ABSTRACT

Supervised learning procedures for neural networks have recently met with considerable success in learning difficult mappings. So far, however, they have been limited by their poor scaling behavior, particularly for networks with many hidden layers. A promising alternative is to develop unsupervised learning algorithms by defining objective functions that characterize the quality of an internal representation without requiring knowledge of the desired outputs of the system. Our major goal is to build self-organizing network modules which capture important regularities in the environment in a simple form. A layered hierarchy of such modules should be able to learn in a time roughly linear in the number of layers. We propose that a good objective for perceptual learning is to extract higher-order features that exhibit simple coherence across time or space.

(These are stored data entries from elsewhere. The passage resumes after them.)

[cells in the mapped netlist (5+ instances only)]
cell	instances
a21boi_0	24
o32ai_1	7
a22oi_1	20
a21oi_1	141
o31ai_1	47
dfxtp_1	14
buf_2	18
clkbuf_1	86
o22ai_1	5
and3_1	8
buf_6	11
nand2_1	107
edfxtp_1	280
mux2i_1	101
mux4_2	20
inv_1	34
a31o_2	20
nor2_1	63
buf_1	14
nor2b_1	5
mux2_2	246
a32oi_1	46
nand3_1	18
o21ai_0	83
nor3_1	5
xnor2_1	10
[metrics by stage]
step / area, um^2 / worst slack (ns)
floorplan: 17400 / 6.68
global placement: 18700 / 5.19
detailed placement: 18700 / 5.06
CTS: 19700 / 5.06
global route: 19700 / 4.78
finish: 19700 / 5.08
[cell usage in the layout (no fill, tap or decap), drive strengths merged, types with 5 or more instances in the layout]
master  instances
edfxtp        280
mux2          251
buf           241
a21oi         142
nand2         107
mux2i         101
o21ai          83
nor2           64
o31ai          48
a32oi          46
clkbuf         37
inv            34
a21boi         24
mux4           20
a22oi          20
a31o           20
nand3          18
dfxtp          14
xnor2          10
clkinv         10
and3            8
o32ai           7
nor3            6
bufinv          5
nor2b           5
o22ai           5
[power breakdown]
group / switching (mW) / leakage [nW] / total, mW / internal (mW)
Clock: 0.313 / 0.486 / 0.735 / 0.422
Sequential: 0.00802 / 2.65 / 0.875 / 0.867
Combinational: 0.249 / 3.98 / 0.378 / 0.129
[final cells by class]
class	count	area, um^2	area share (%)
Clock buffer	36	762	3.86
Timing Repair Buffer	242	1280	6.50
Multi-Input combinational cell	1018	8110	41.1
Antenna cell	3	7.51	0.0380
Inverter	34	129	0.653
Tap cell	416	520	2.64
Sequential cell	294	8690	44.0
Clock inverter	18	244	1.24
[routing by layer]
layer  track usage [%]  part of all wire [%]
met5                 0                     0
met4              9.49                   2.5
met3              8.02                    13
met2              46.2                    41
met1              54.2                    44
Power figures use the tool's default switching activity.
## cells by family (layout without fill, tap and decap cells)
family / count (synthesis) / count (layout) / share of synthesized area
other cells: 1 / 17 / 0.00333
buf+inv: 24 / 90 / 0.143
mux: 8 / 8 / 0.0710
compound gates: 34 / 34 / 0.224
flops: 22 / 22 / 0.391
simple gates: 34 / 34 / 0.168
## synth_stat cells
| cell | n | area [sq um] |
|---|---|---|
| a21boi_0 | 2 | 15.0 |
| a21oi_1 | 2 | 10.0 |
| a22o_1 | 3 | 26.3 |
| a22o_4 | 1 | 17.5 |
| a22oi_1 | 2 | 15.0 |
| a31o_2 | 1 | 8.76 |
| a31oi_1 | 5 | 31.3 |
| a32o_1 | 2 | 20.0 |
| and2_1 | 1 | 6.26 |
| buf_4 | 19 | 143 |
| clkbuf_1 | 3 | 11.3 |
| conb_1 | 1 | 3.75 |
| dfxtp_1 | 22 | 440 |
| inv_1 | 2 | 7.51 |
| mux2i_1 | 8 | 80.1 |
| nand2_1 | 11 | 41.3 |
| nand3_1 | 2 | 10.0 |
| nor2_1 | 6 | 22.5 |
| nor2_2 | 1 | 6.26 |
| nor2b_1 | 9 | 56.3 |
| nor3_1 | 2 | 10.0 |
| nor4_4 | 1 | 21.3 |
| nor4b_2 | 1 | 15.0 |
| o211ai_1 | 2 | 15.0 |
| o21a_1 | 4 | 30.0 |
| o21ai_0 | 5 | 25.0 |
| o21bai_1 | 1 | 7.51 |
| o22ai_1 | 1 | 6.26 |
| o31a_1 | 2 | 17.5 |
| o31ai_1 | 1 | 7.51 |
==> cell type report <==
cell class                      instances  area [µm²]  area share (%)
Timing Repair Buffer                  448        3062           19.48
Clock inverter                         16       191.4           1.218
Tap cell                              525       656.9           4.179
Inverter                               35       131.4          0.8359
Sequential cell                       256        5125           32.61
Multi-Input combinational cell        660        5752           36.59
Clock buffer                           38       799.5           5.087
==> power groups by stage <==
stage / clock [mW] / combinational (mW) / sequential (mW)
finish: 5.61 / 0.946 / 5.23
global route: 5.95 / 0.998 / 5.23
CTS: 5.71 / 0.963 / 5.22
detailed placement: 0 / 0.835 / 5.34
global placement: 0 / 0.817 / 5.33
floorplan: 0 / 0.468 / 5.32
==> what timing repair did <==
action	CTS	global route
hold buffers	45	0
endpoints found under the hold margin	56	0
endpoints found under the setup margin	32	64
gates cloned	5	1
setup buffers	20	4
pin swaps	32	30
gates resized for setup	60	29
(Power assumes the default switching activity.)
<file path="config.mk">
export PLATFORM = sky130hd
export DESIGN_NAME = keypad_port
export DESIGN_NICKNAME = d
export VERILOG_FILES = /design/src/rtl/keypad_pkg.sv /design/src/rtl/keypad_sync.sv /design/src/rtl/keypad_edge_fsm.sv /design/src/rtl/keypad_irq.sv /design/src/rtl/keypad_port.sv
export SDC_FILE = /design/constraint.sdc
export NUM_CORES = 1
export LEC_CHECK = 0
export ABC_AREA = 1
export BUFFER_PORTS_ARGS = -buffer_cell sky130_fd_sc_hd__buf_4
export CAP_MARGIN = 20
export CORE_MARGIN = 8
export CORE_UTILIZATION = 45
export CTS_BUF_LIST = sky130_fd_sc_hd__clkbuf_8
export CTS_CLUSTER_SIZE = 20
export DETAILED_ROUTE_END_ITERATION = 10
export PLACE_DENSITY_LB_ADDON = 0.12
export SLEW_MARGIN = 10
export SYNTH_ARGS = -nofsm -noshare
export SYNTH_HDL_FRONTEND = slang
export SYNTH_SLANG_ARGS = --single-unit
export TNS_END_PERCENT = 100
</file>
<file path="constraint.sdc">
create_clock -name clk -period 2.6 [get_ports clk]
set_input_delay 0.39 -clock clk [delete_from_list [all_inputs] [get_ports clk]]
set_output_delay 0.39 -clock clk [all_outputs]
set_load 0.01 [all_outputs]
</file>
### src/rtl/cre_rsp_store.sv
`timescale 1ns/1ps
// Response store: captures a handler reply of up to DEPTH bytes with its
// length and returns the byte at a read index, or zero where the index is
// at or past the captured length.
module cre_rsp_store #(
    parameter int DEPTH = 4,
    parameter int IDX_W = 8
) (
    input  logic               clk,
    input  logic               rst_n,
    input  logic               load,
    input  logic [IDX_W-1:0]   load_len,
    input  logic [DEPTH*8-1:0] load_data,
    input  logic [IDX_W-1:0]   rd_idx,
    output logic [7:0]         rd_data
);
    logic [7:0]       slot_q [DEPTH];
    logic [IDX_W-1:0] len_q;

    // Reply length register.
    always_ff @(posedge clk) begin
        if (!rst_n)     len_q <= '0;
        else if (load)  len_q <= load_len;
    end

    for (genvar i = 0; i < DEPTH; i++) begin : g_slot
        // One reply byte captured at load.
        always_ff @(posedge clk) begin
            if (!rst_n)     slot_q[i] <= '0;
            else if (load)  slot_q[i] <= load_data[i*8 +: 8];
        end
    end

    // Indexed read with zero fill beyond the reply.
    always_comb begin
        rd_data = '0;
        for (int i = 0; i < DEPTH; i++) begin
            if (rd_idx == IDX_W'(i) && IDX_W'(i) < len_q) rd_data = slot_q[i];
        end
    end
endmodule
## src/rtl/pwt_pkg.sv

```systemverilog
package pwt_pkg;

    typedef enum logic [2:0] {
        PW_IDLE,
        PW_GAP,
        PW_PAUSE,
        PW_CARRIER,
        PW_TAIL
    } pw_state_e;

endpackage

```

## src/rtl/pwt_sched.sv

```systemverilog
// Deadline unit: wrap-safe "deadline reached" test and the next deadline.
module pwt_sched #(
    parameter int TS_W = 16
) (
    input  logic [TS_W-1:0] now_ticks,
    input  logic [TS_W-1:0] deadline_q,
    input  logic [TS_W-1:0] step,
    output logic            due,
    output logic [TS_W-1:0] deadline_next
);
    logic [TS_W-1:0] lag;

    always_comb begin
        lag           = now_ticks - deadline_q;
        due           = ~lag[TS_W-1];
        deadline_next = deadline_q + step;
    end
endmodule

```

## src/rtl/pwt_bitsel.sv

```systemverilog
// Picks the current data bit and whitens it with the keystream.
module pwt_bitsel #(
    parameter int MAX_BITS = 23,
    parameter int IDX_W    = 5
) (
    input  logic [MAX_BITS-1:0] word,
    input  logic [IDX_W-1:0]    idx,
    input  logic                ks_bit,
    output logic                chip
);
    logic [MAX_BITS-1:0] shifted;

    always_comb begin
        shifted = word >> idx;
        chip    = shifted[0] ^ ks_bit;
    end
endmodule

```

## src/rtl/pwt_frame_tx.sv

```systemverilog
module pwt_frame_tx #(
    parameter int TS_W     = 16,
    parameter int LEN_W    = 5,
    parameter int MAX_BITS = 23,
    parameter int PAUSE_T  = 30,
    parameter int ONE_T    = 150,
    parameter int ZERO_T   = 90,
    parameter int GAP_T    = 330
) (
    input  logic                clk,
    input  logic                rst_n,
    input  logic [TS_W-1:0]     now_ticks,
    input  logic                start,
    input  logic [MAX_BITS-1:0] frame_word,
    input  logic [LEN_W-1:0]    frame_len,
    input  logic [TS_W-1:0]     last_end_i,
    input  logic                ks_bit,
    output logic                ks_advance,
    output logic                mod_out,
    output logic                busy,
    output logic                done,
    output logic [TS_W-1:0]     last_end_o
);
    import pwt_pkg::*;

    localparam logic [TS_W-1:0]  STEP_PAUSE = TS_W'(PAUSE_T);
    localparam logic [TS_W-1:0]  STEP_ONE   = TS_W'(ONE_T - PAUSE_T);
    localparam logic [TS_W-1:0]  STEP_ZERO  = TS_W'(ZERO_T - PAUSE_T);
    localparam logic [TS_W-1:0]  STEP_GAP   = TS_W'(GAP_T);
    localparam logic [LEN_W-1:0] LEN_CAP    = LEN_W'(MAX_BITS);

    typedef struct packed {
        pw_state_e           st;
        logic [MAX_BITS-1:0] word;
        logic [LEN_W-1:0]    len;
        logic [LEN_W-1:0]    idx;
        logic [TS_W-1:0]     dl;
        logic                mod;
        logic                adv;
        logic                done;
    } regs_t;

    regs_t r_d, r_q;

    logic             due;
    logic             chip;
    logic [TS_W-1:0]  step;
    logic [TS_W-1:0]  dl_next;
    logic [LEN_W-1:0] idx_inc;

    pwt_sched #(.TS_W(TS_W)) u_sched (
        .now_ticks    (now_ticks),
        .deadline_q   (r_q.dl),
        .step         (step),
        .due          (due),
        .deadline_next(dl_next)
    );

    pwt_bitsel #(.MAX_BITS(MAX_BITS), .IDX_W(LEN_W)) u_bitsel (
        .word  (r_q.word),
        .idx   (r_q.idx),
        .ks_bit(ks_bit),
        .chip  (chip)
    );

    always_comb begin
        idx_inc = r_q.idx + 1'b1;
        if (r_q.st == PW_PAUSE) begin
            step = chip ? STEP_ONE : STEP_ZERO;
        end else begin
            step = STEP_PAUSE;
        end

        r_d      = r_q;
        r_d.adv  = 1'b0;
        r_d.done = 1'b0;

        unique case (r_q.st)
            PW_IDLE: begin
                if (start) begin
                    r_d.word = frame_word;
                    r_d.len  = (frame_len > LEN_CAP) ? LEN_CAP : frame_len;
                    r_d.idx  = '0;
                    r_d.dl   = last_end_i + STEP_GAP;
                    r_d.st   = PW_GAP;
                end
            end
            PW_GAP: begin
                if (due) begin
                    r_d.mod = 1'b1;
                    r_d.dl  = dl_next;
                    r_d.st  = (r_q.len == '0) ? PW_TAIL : PW_PAUSE;
                end
            end
            PW_PAUSE: begin
                if (due) begin
                    r_d.mod = 1'b0;
                    r_d.adv = 1'b1;
                    r_d.dl  = dl_next;
                    r_d.st  = PW_CARRIER;
                end
            end
            PW_CARRIER: begin
                if (due) begin
                    r_d.mod = 1'b1;
                    r_d.dl  = dl_next;
                    r_d.idx = idx_inc;
                    r_d.st  = (idx_inc == r_q.len) ? PW_TAIL : PW_PAUSE;
                end
            end
            PW_TAIL: begin
                if (due) begin
                    r_d.mod  = 1'b0;
                    r_d.done = 1'b1;
                    r_d.st   = PW_IDLE;
                end
            end
            default: r_d.st = PW_IDLE;
        endcase
    end

    always_ff @(posedge clk or negedge rst_n) begin
        if (!rst_n) begin
            r_q <= '{st: PW_IDLE, default: '0};
        end else begin
            r_q <= r_d;
        end
    end

    assign mod_out    = r_q.mod;
    assign busy       = (r_q.st != PW_IDLE);
    assign done       = r_q.done;
    assign ks_advance = r_q.adv;
    assign last_end_o = r_q.dl;

endmodule

```

## config.mk

```make
export PLATFORM = sky130hd
export DESIGN_NAME = pwt_frame_tx
export DESIGN_NICKNAME = d
export VERILOG_FILES = /design/src/rtl/pwt_pkg.sv /design/src/rtl/pwt_sched.sv /design/src/rtl/pwt_bitsel.sv /design/src/rtl/pwt_frame_tx.sv
export SDC_FILE = /design/constraint.sdc
export NUM_CORES = 1
export LEC_CHECK = 0
export CAP_MARGIN = 20
export CORE_MARGIN = 5
export CORE_UTILIZATION = 50
export CTS_CLUSTER_SIZE = 25
export DETAILED_ROUTE_END_ITERATION = 8
export PLACE_DENSITY = 0.76
export SYNTH_ARGS = -nofsm -noshare
export SYNTH_HDL_FRONTEND = slang
export SYNTH_SLANG_ARGS = --single-unit
```

## constraint.sdc

```tcl
create_clock -name clk -period 4.95 [get_ports clk]
set_clock_uncertainty 0.05 [all_clocks]
set_input_delay 1.485 -clock clk [delete_from_list [all_inputs] [get_ports clk]]
set_output_delay 1.485 -clock clk [all_outputs]
set_load 0.02 [all_outputs]
```

* Word-level counts from Yosys, hierarchy flattened
Index checks and enable logic that the tools add are counted.
** Storage, ports and cells
- Flip-flop bits (word level) :: 55
- Bits in writable memories :: 0
- Bits in read-only memories :: 0
- Latch bits :: 0
- Output and inout bits :: 20
- Memories kept :: 0
** Cells by class
- Bitwise gates (word level) :: 1
- Mux-type cells :: 21
- Add/subtract/negate cells :: 4
- Order comparisons :: 1
- Reduce and logical (&&, ||, !) cells :: 11
- $mul :: 0
- Shift operators :: 1
- Equal/unequal tests :: 10
- Div/mod/pow operators :: 0
** Operator list (count)
- $pmux W16 S4 :: 1
- $mux W52 :: 1
- $shr A23 B5 Y1 :: 1
- $mux W22 :: 1
- $mux W18 :: 1
- $mux W3 :: 6
- $mux W17 :: 1
- $add A16 B7 Y16 :: 1
- $add A16 B9 Y16 const B :: 1
- $sub A16 B16 Y16 :: 1
- $pmux W3 S5 :: 1
- $reduce_and A5 Y1 :: 3
- $mux W7 :: 2
- $ne A2 B2 Y1 const B :: 5
- $pmux W5 S2 :: 1
- $reduce_bool A4 Y1 :: 2
- $eq A3 B2 Y1 const B :: 2
- $add A5 B1 Y5 const B :: 1
- $eq A5 B5 Y1 :: 1
- $gt A5 B5 Y1 const B :: 1
- $logic_not A5 Y1 :: 1
- $mux W5 :: 1
- $mux W1 :: 4
- $pmux W1 S4 :: 1
- other kinds (8) :: 8

* Depth between registers and ports, before layout
- Depth in word-level cells :: 7
- Mapped depth :: 17
- Depth with buffers taken out :: 16

* Hierarchy
Synthesis repeated with hierarchy kept, for this count alone.
** Unflattened totals
- Cells, all modules :: 499
- Area total of the unflattened synthesis :: 4315.4 µm²
** Modules (own cells, without submodules)
- pwt_frame_tx :: cells an instance 320, instances 1, seq. area each 1376.3 µm², area an instance 2892.8 µm²
- pwt_sched :: cells an instance 155, instances 1, seq. area each 0.0 µm², area an instance 1173.6 µm²
- pwt_bitsel :: cells an instance 24, instances 1, seq. area each 0.0 µm², area an instance 249.0 µm²

* Worst setup path after synthesis
No wires, ideal clock.
- Path type :: input -> register
- Start :: input now_ticks[5]
- End :: register r_q (netlist bit last_end_o[14])
- Setup slack :: 1.317 ns
- Path buffers :: 1
- Library setup time :: 0.121 ns
- Stages on the path :: 10
- Arrival time :: 3.462 ns
- Cells stage by stage :: ha_1 a21o_1 a221o_1 a31oi_1 o311ai_2 xnor2_2 a21oi_2 buf_6 o22ai_1 a22o_1
** Between the ends
- Longest elaborated chain between the ends :: 3
- Elaborated cells between the ends (all ways) :: 5
- Classes of those cells :: 1 x add/sub; 3 x eq/ne; 1 x reduce/logical
** Ends and longest elaborated chain
- from (decl) :: RTL line pwt_frame_tx.sv:12 : input logic [TS_W-1:0] now_ticks,
- $sub A16 B16 Y16 * :: RTL line pwt_sched.sv:14 : lag = now_ticks - deadline_q;
- $ne A2 B2 Y1 (no line)
- $reduce_and A5 Y1 (no line) *
- to (signal assigned) :: RTL line pwt_frame_tx.sv:126 : r_q <= r_d;
- to (decl) :: RTL line pwt_frame_tx.sv:43 : regs_t r_d, r_q;
Mark *: on every way between the ends. The rest lies on a longest branch, timed or not.
A chain may end at the register's enable or synchronous reset.

* Final worst setup path
- Start :: register r_q[19] (netlist name)
- End :: register r_q (netlist bit last_end_o[15])
** Between the ends
- Longest elaborated chain between the ends :: 7
- Elaborated cells between the ends (all ways) :: 9
- Classes of those cells :: 1 x add/sub; 1 x shift; 6 x mux; 1 x bitwise
** Ends and longest elaborated chain
- $shr A23 B5 Y1 * :: RTL line pwt_bitsel.sv:14 : shifted = word >> idx;
- $xor A1 B1 Y1 * :: RTL line pwt_bitsel.sv:15 : chip = shifted[0] ^ ks_bit;
- $mux W7 * :: RTL line pwt_frame_tx.sv:69 : step = chip ? STEP_ONE : STEP_ZERO;
- $mux W7 * :: RTL line pwt_frame_tx.sv:68 : if (r_q.st == PW_PAUSE) begin
- $add A16 B7 Y16 * :: RTL line pwt_sched.sv:16 : deadline_next = deadline_q + step;
- $mux W22 (tied with other cells) :: RTL line pwt_frame_tx.sv:104 : if (due) begin
- $pmux W16 S4 * :: RTL line pwt_frame_tx.sv:78 : unique case (r_q.st)
Mark *: on every way between the ends. The rest lies on a longest branch, timed or not. The select of a mux whose other input is x is not followed.

==> results.yml <==
synth:
  netlist_instances: 417
  yosysUniqueCellTypes: 51
  avgSynthCellArea_um2: 8.79
  synth_area_leaders: "dfrtp_1 38%, nand2_1 10%, ha_1 6.8%"
  syn-cell-area_mm2: 0.00367
  synth-main-ff-cell: "dfrtp_1"
  yosysTopAreaCell: "dfrtp_1"
  synth_edf_count: 0
  async_flop_share: 1.00
  ys_ff_latch: 55
  yosysWarnings: 0
  yosysSeqAreaShare: 0.375
  synth_top_area_share: 0.375
  synth_fp_nets: 502
worst_setup_path:
  crit_top_cell: "a21o_1"
  crit_path_start_kind: "flip-flop"
  worstSetupPathType: "reg2reg"
  cp_cell_sequence: "mux4_2 > nor2b_1 > a2111oi_0 > a21oi_1 > nand2_1 > xor2_1 > nand2b_1 > inv_1 > fa_1 > nand3_1 > a21o_1 > a21o_1 > and3_1 > nand4_1 > o32ai_1 > a22o_1"
  crit_fanout: 12
  worstPathArrival_ns: 4.32
  worst_path_max_delay_cell: "dfrtp_1"
  end_kind: "flip-flop"
  r2r-start: "r_q[19]"
  worstSetupStartpoint: "r_q[19]"
  max_stage_delay_ns: 0.71
  critPathRequiredTime_ns: 5.15
placed_design:
  port_buffers: 83
  place_inst: 569
  place_hpwl_um: 6410
  gp_congestion: 0.845
routing:
  wl_per_cell_um: 14.6
  dr.first_iter.drc_count: 109
  drc: 0
  route.vias.total: 3120
  ant_nets: 0
  drt_wl_total_um: 8480
  drtPass1Iterations: 5
  via_per_inst: 5.39
die:
  start_util: 0.508
  num_rows: 31
  die_y_um: 95.6
  io_pins: 84
  core_area_mm2: 0.00721
  dieArea_mm2: 0.00915
  die_w_um: 95.6
clocking:
  postCtsSetupBuffers: 0
  cts_inserted_buffers: 5
  post_cts_resized: 0
  root_buffer: "clkbuf_8"
  cts.path.max_buffers: 2
  hold_buffers: 0
  htree_levels: 2
  cts.sinks: 55
  path_clk_slew_ns: 0.10
  cts_tree: "done"
  insertion_delay_ns: 0.30
layout:
  fin_util: 0.634
  fin_nets: 564
  fillers: 633
  layoutNonFillerInstCount: 579
  n_antenna_cell: 0
  drive_gt1_frac: 0.0583
  syn_to_final_growth_pct: 24.6
global_routing:
  grt_pass1_wl_um: 14000
  grt_pass1_vias: 3166
  grt.total_usage: 0.192
  gr-total-overflow: 0
  antenna_found_initial: 0
  grt_max_degree: 56
status:
  status: "finished, final reports clean"
timing:
  finalCriticalPeriod_ns: 4.12
  rsz0062_at_grt: "no"
  fin_crit_sh: 0.833
  slew_viol_final: 0
  clock.fmax_ghz: 0.242
  relSlewSlack: 0.529
  setup_tns_ns: 0
  finalHoldViolations: 0
  worst_slew_pin_slew_ns: 0.707
  setup_viol: 0
  timing.hold.ws_ns: 0.427
worst_hold_path:
  hp-start: "r_q[43]"
  hold_path_class: "reg2reg"
power_and_ir_drop:
  power_density_mw_per_mm2: 608
  irDropWorstVdd_mv: 0.241
  total_power_w: 0.00278
  leakage_nw: 2.04
job:
  maxCapViolations: 0
## per-stage QoR
stage	worst slack, ns	cell area [um2]
after CTS	0.761	4540
final	0.826	4570
after global placement	0.657	4430
after global routing	0.435	4570
after floorplan	1.32	3670
after detailed placement	0.579	4430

This can be done by transforming the input representation into an underlying representation in which the mutual information between adjacent patches of the input can be expressed in a simple way. We have applied this basic idea to develop several interesting learning algorithms for discovering spatially coherent features in images. Our simulations show that a network can discover depth of surfaces when trained on binary random-dot stereograms with discrete global shifts, as well as on real-valued stereograms of surfaces with continuously varying disparities. Once a module of depth-tuned units has developed, we show that units in a higher layer can discover a simple form of surface interpolation of curved surfaces by learning to predict the depth of one image region based on depth measurements in surrounding regions.